About kink and BDSM

Over the last decade BDSM and other areas of kink have leaped out of the dungeons and exploded into main stream society. Hollywood movies like “50 Shades of Grey“ have romanticized kink, making it more main stream. Now more than ever, greater numbers of heterosexual and LGBTQ individails are starting to explore some form of kink. However, the sudden surge of interest and excitement has brought with it profound misunderstanding and a lack of knowledge that if unchecked with proper education and mentoring may eventually lead to unintentional physical and psychological harm. [1] 

What is Kink?

Kink, in human sexuality, refers to non-conventional sexual practices, concepts or fantasies. The word kink started as a colloquial or slang term referring to the "bend" (or kink) in one's “straight” sexual behavior. In contrast to kink, the non-kinky are referred to as "straight" or "vanilla." A kinky or BDSM "scene" is the  physical act of exploring a fetish. One or more kinksters will negotiate scenes for play with each other. The details of a scene are always pre-arranged, consensual, and conducted in a psychologically and physiologically safe manor [1]


Kink involves the practice of sexual fetishism including an almost limitless range of sexual practices from playfully sensual to more intense sexual objectification and BDSM. According to an extensive survey conducted by Susan Wright, the most frequent kink behaviors engaged in by 75% to 90% of practitioners were bondage, discipline, dominance, submission, spanking, leather, role-playing, exhibitionism, polyamory, clothing fetish, and voyeurism.[2]

More Then Simply Whips and Chains

It’s important to understand that for some kink is not a choice, or just a lifestyle. For many within the kink community, they are only attracted to, or feel they can form a meaningful relationships with, other kinksters. As psychologist Tess Gemberling and colleagues summarized:


"Specifically, although theories describing its origin abound, it remains unclear whether BDSM is best conceptualized as a sexual behavior, sexual attraction, sexual identity, and/or sexual orientation for those who practice for sexual purposes … Consistent with a sex-positive framework, BDSM may be best conceptualized as another form of sexual orientation for a percentage of practitioners." [3]


Psychologist Margie Nichols describes kink as one of the "variations that make up the 'Q' in LGBTQ".[2] This has brought kink to a whole different level of understanding and acceptance. Many organizations, businesses and even universities have begun to feature support groups or student organizations focused on kink, within the context of wider LGBTQ concerns.[4]

Page Citations

[1] Shahbaz, Caroline; Chirinos, Peter (2016). Becoming a Kink Aware Therapist. Routledge. ISBN 9781315295312.

[2} Savin-Williams, Ritch C. (2019-01-22) What Is Kink? Kink behaviors generate a power dynamic through sexual acivities. Psychology Today. 

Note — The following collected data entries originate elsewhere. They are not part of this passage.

===== src/rtl/uart_pkg.sv =====
// Shared UART definitions: receiver state encoding and the default baud divisor.
package uart_pkg;

  // 50 MHz core clock / 115200 baud, rounded down.
  localparam int unsigned UART_CLKS_PER_BIT_115200 = 434;

  // Receiver deframing states.
  typedef enum logic [2:0] {
    IDLE,
    START,
    DATA,
    STOP,
    BREAK
  } rx_state_e;

endpackage : uart_pkg


===== src/rtl/sync_2ff.sv =====
// Generic single-bit two-flop synchroniser for bringing an asynchronous level into clk.
module sync_2ff #(
  parameter logic RESET_VALUE = 1'b0
) (
  input  logic clk,
  input  logic rst,
  input  logic d,
  output logic q
);

  logic meta;

  // Two back-to-back flops; both reset to the line's idle level.
  always_ff @(posedge clk) begin
    if (rst) begin
      meta <= RESET_VALUE;
      q    <= RESET_VALUE;
    end else begin
      meta <= d;
      q    <= meta;
    end
  end

endmodule : sync_2ff


===== src/rtl/uart_rx.sv =====
// 8N1 serial receiver with a one-entry valid/ready holding register and
// single-cycle framing-error / overrun status pulses.
module uart_rx
  import uart_pkg::*;
#(
  parameter int unsigned CLKS_PER_BIT = UART_CLKS_PER_BIT_115200
) (
  input  logic       clk,
  input  logic       rst,
  input  logic       rx,
  output logic [7:0] data,
  output logic       data_valid,
  input  logic       data_ready,
  output logic       frame_err,
  output logic       overrun
);

  localparam int unsigned HALF  = CLKS_PER_BIT / 2;
  localparam int unsigned CNT_W = $clog2(CLKS_PER_BIT);

  // Start-bit confirm point (middle of the start bit) and end-of-bit point.
  localparam logic [CNT_W-1:0] CNT_HALF = CNT_W'(HALF - 1);
  localparam logic [CNT_W-1:0] CNT_LAST = CNT_W'(CLKS_PER_BIT - 1);
  localparam logic [CNT_W-1:0] CNT_ONE  = CNT_W'(1);

  logic             rx_s;
  rx_state_e        state;
  logic [CNT_W-1:0] cnt;
  logic [2:0]       bit_idx;
  logic [7:0]       sr;
  logic             accept;
  logic             can_load;

  sync_2ff #(
    .RESET_VALUE(1'b1)
  ) u_rx_sync (
    .clk(clk),
    .rst(rst),
    .d  (rx),
    .q  (rx_s)
  );

  // Handshake terms: consumer takes the byte, or the holding register can take a new one.
  always_comb begin
    accept   = data_valid & data_ready;
    can_load = ~data_valid | data_ready;
  end

  // Deframing FSM, bit timing, shift register and holding register.
  always_ff @(posedge clk) begin
    if (rst) begin
      state      <= IDLE;
      cnt        <= '0;
      bit_idx    <= '0;
      sr         <= '0;
      data       <= 8'h00;
      data_valid <= 1'b0;
      frame_err  <= 1'b0;
      overrun    <= 1'b0;
    end else begin
      frame_err <= 1'b0;
      overrun   <= 1'b0;
      // A delivery on this same edge overrides the clear below.
      if (accept) begin
        data_valid <= 1'b0;
      end

      unique case (state)
        IDLE: begin
          if (!rx_s) begin
            state <= START;
            cnt   <= '0;
          end
        end

        START: begin
          if (cnt == CNT_HALF) begin
            cnt <= '0;
            if (!rx_s) begin
              state   <= DATA;
              bit_idx <= '0;
            end else begin
              // Line went back high before mid-bit: treat as a glitch.
              state <= IDLE;
            end
          end else begin
            cnt <= cnt + CNT_ONE;
          end
        end

        DATA: begin
          if (cnt == CNT_LAST) begin
            cnt <= '0;
            sr  <= {rx_s, sr[7:1]};
            if (bit_idx == 3'd7) begin
              state <= STOP;
            end else begin
              bit_idx <= bit_idx + 3'd1;
            end
          end else begin
            cnt <= cnt + CNT_ONE;
          end
        end

        STOP: begin
          if (cnt == CNT_LAST) begin
            cnt <= '0;
            if (rx_s) begin
              state <= IDLE;
              if (can_load) begin
                data       <= sr;
                data_valid <= 1'b1;
              end else begin
                overrun <= 1'b1;
              end
            end else begin
              frame_err <= 1'b1;
              state     <= BREAK;
            end
          end else begin
            cnt <= cnt + CNT_ONE;
          end
        end

        BREAK: begin
          // Hold off until the line idles so a held-low line cannot retrigger.
          if (rx_s) begin
            state <= IDLE;
          end
        end

        default: begin
          state <= IDLE;
        end
      endcase
    end
  end

endmodule : uart_rx


===== config.mk =====
export PLATFORM = sky130hd
export DESIGN_NAME = uart_rx
export DESIGN_NICKNAME = d
export VERILOG_FILES = /design/src/rtl/uart_pkg.sv /design/src/rtl/sync_2ff.sv /design/src/rtl/uart_rx.sv
export SDC_FILE = /design/constraint.sdc
export NUM_CORES = 1
export LEC_CHECK = 0
export ABC_AREA = 1
export CAP_MARGIN = 40
export CORE_UTILIZATION = 50
export CTS_CLUSTER_DIAMETER = 50
export CTS_CLUSTER_SIZE = 30
export DETAILED_ROUTE_END_ITERATION = 7
export PLACE_DENSITY = 0.7
export SYNTH_ARGS = -nofsm -noshare
export SYNTH_HDL_FRONTEND = slang
export SYNTH_SLANG_ARGS = --single-unit

===== constraint.sdc =====
create_clock -name clk -period 2.45 [get_ports clk]
set_clock_uncertainty 0.05 [all_clocks]
set_input_delay 0.6125 -clock clk [delete_from_list [all_inputs] [get_ports clk]]
set_output_delay 0.6125 -clock clk [all_outputs]
set_load 0.03 [all_outputs]

==> results.yml <==
detailed_routing:
  ant_nets: 0
  first_pass_iters: 4
  vias: 1475
  wl_per_cell_um: 9.89
  vias_per_cell: 4.64
  drt_iter0_drc: 73
  routed_wl_um: 3140
  remaining_drc_errors: 0
worst_setup_path:
  cp_data_required_time_ns: 1.79
  worstSetupPathType: "reg2out"
  end_kind: "output port"
  path_cells: "clkdlybuf4s50_1"
  cp_num_buf_inv: 1
  reg2reg_from: "cnt[1]$_SDFFE_PP0P_"
  slowest_stage: "clkdlybuf4s50_1"
  start_kind: "register"
  cpPeakStageDelay_ns: 0.68
  worstPathArrival_ns: 1.41
  crit_start: "data_valid$_SDFF_PP0_"
  worst-r2r-cell-count: 9
  r2r_slack_ns: 0.80
  rr_endpoint: "cnt[6]$_SDFFE_PP0P_"
  critPathCapture: "data_valid"
  path_depth: 1
  worst-path-max-fanout: 3
  crit_family: "buffers and inverters"
finish:
  drive_above_1_share_pct: 9.19
  area_delta_synth_final_pct: 14.3
  final_util_pct: 60.1
  layout.nets: 280
  n_antenna_cell: 0
  final_cells: 318
  finish.instance_area_mm2: 0.00200
sta:
  hold_violations: 0
  tightest_slew_ns: 0.437
  setup_slack_ns: 0.378
  hold_ws_ns: 0.374
  grt_setup_unrepaired: "false"
  finalCritPeriodShare_pct: 84.6
  fmax_mhz: 483
  min_period_ns: 2.07
  max_slew_margin_pct: 70.8
  finalSetupTns_ns: 0
  setup-violations-final: 0
  drv_slew: 0
yosys:
  synth_ff_type: "dfxtp_1"
  syn_inst: 254
  syn_area_per_cell_um2: 6.91
  ys_types: 26
  synth_area_leaders: "dfxtp_1 41%, nand2_1 12%, inv_1 8.8%"
  yosysTopAreaCell: "dfxtp_1"
  netlist_area_mm2: 0.00175
  synth_edf_count: 0
  synth_top_area_share_pct: 41.1
  synth-seq-area-share_pct: 41.1
  syn-num-nets: 263
  ys_warn_count: 0
  synth_seq_cells: 36
  async_flop_share_pct: 0
cts:
  cts_hold_buf: 0
  clkLatencyLatePin_ns: 0.34
  clk_path_buf_depth: 2
  post_cts_buffers: 0
  cts.htree.levels: 2
  cts_resized: 0
  cts_made_buffers: 5
  cts_tree: "built"
  clk_pin_slew_ns: 0.11
  root_buffer: "clkbuf_4"
  cts.sinks: 36
global_routing:
  grt_pass1_wl_um: 5220
  grt_max_degree: 20
  antenna_found_initial: 0
  grt_pass1_vias: 1186
  grt_overflow: 0
  grt_use_total_pct: 19.2
placement:
  dp.cells: 310
  post-place-ws_ns: 0.396
  placement.io_buffers: 14
  gp_congestion: 0.859
  placed_area_mm2: 0.00192
  place_hpwl_um: 2330
power:
  ir_worst_vdd_v: 0.000369
  power_mw: 1.49
  powerDensity_mw_per_mm2: 743
  p_leak_nw: 0.823
floorplanning:
  core_mm2: 0.00334
  start_util_pct: 52.6
  dieHeight_um: 61.2
  num_rows: 21
  dieArea_mm2: 0.00375
  ios: 15
  chipWidth_um: 61.2
worst_hold_path:
  min_path_type: "reg2reg"
run:
  drv_cap: 0
status:
  status: "finished, final reports clean"
==> placed cells by master, fill, tap and decap left out, drive strengths merged <==
master / netlist / final
nand2: 59 / 59
inv: 44 / 44
nor2: 41 / 41
dfxtp: 36 / 36
o21ai: 19 / 19
a21oi: 18 / 18
clkdlybuf4s50: 0 / 14
nand3: 14 / 14
ha: 5 / 5
clkbuf: 2 / 5
or2: 4 / 4
nand4: 3 / 3
xor2: 2 / 2
clkinv: 1 / 2
nor3: 2 / 2
nor4: 1 / 1
clkinvlp: 0 / 1
bufinv: 0 / 1
buf: 3 / 1
==> state kept, by name (all words and copies together) (netlist names) <==
name            count
u_rx_sync.meta      1
cnt                 9
data                8
data_valid          1
u_rx_sync.q         1
bit_idx             3
state               3
frame_err           1
overrun             1
sr                  8
==> cell type report <==
class	instances	area [um^2]
fillers	349	1330
multi-input cells	168	828
flip-flops and latches	36	721
inverters	45	170
repair buffers	15	148
well taps	46	57.6
clock inverters	3	42.5
clock buffers	5	37.5
==> power breakdown <==
| part | switching, mW | leakage (nW) | internal (mW) |
|---|---|---|---|
| Combinational | 0.275 | 0.490 | 0.136 |
| Clock | 0.201 | 0.0412 | 0.213 |
| Sequential | 0.0440 | 0.291 | 0.621 |
| Total | 0.519 | 0.823 | 0.969 |
==> synth_stat cells (all sizes together) (3+ instances only) <==
cell	n
a21oi	18
dfxtp	36
buf	3
ha	5
nand3	14
or2	4
o21ai	19
nand4	3
nor2	41
inv	44
nand2	59
==> logic make-up after synthesis <==
family,after synthesis,share of synthesized area (%)
AND/OR/NAND/NOR,124,31.2
XOR/XNOR,2,0.999
buffers and inverters,50,11.7
AO/OA/AOI/OAI,37,11.4
flip-flops,36,41.1
adder cells (fa/ha/maj),5,3.57
==> routing by layer <==
layer	vias to the layer above	part of all wire, %	GRT usage, %
li1	820	-	-
met1	627	52	26.3
met2	23	43	28.4
met3	5	3.6	6.30
met4	0	1.4	6.82
met5	-	0	0
==> worst min path at each step <==
| stage | endpoint | start | cells after the start | slack (ns) |
|---|---|---|---|---|
| after global placement | u_rx_sync.q$_SDFF_PP1_ | u_rx_sync.meta$_SDFF_PP1_ | 1 | 0.34 |
| final | u_rx_sync.q$_SDFF_PP1_ | u_rx_sync.meta$_SDFF_PP1_ | 1 | 0.37 |
| after detailed placement | u_rx_sync.q$_SDFF_PP1_ | u_rx_sync.meta$_SDFF_PP1_ | 1 | 0.34 |
| after global routing | u_rx_sync.q$_SDFF_PP1_ | u_rx_sync.meta$_SDFF_PP1_ | 1 | 0.40 |
| after CTS | u_rx_sync.q$_SDFF_PP1_ | u_rx_sync.meta$_SDFF_PP1_ | 1 | 0.37 |
| after floorplan | u_rx_sync.q$_SDFF_PP1_ | u_rx_sync.meta$_SDFF_PP1_ | 1 | 0.34 |
Power figures use the tool's default switching activity.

[3] Gemberling, Tess; Cramer, Robert; Miller, Rowland; (2015-11) “BDSM as Sexual Orientation: A Comparison to Lesbian, Gay, and Bisexual Sexuality” (PDF). Journal of Positive Sexuality, Vol. 1.
[4] Coslor, Erica; Crawford, Brett; Brents, Barbara (2017-01-01). "Whips, Chains and Books on Campus: How Organizations Legitimate Their Stigmatized Practices" (PDF). Academy of Management Proceedings. 2017. ISSN 0065-0668.

[4] Dossie Easton, Catherine A. Liszt, When Someone You Love Is Kinky, Greenery Press, 2000. ISBN 1-890159-23-9.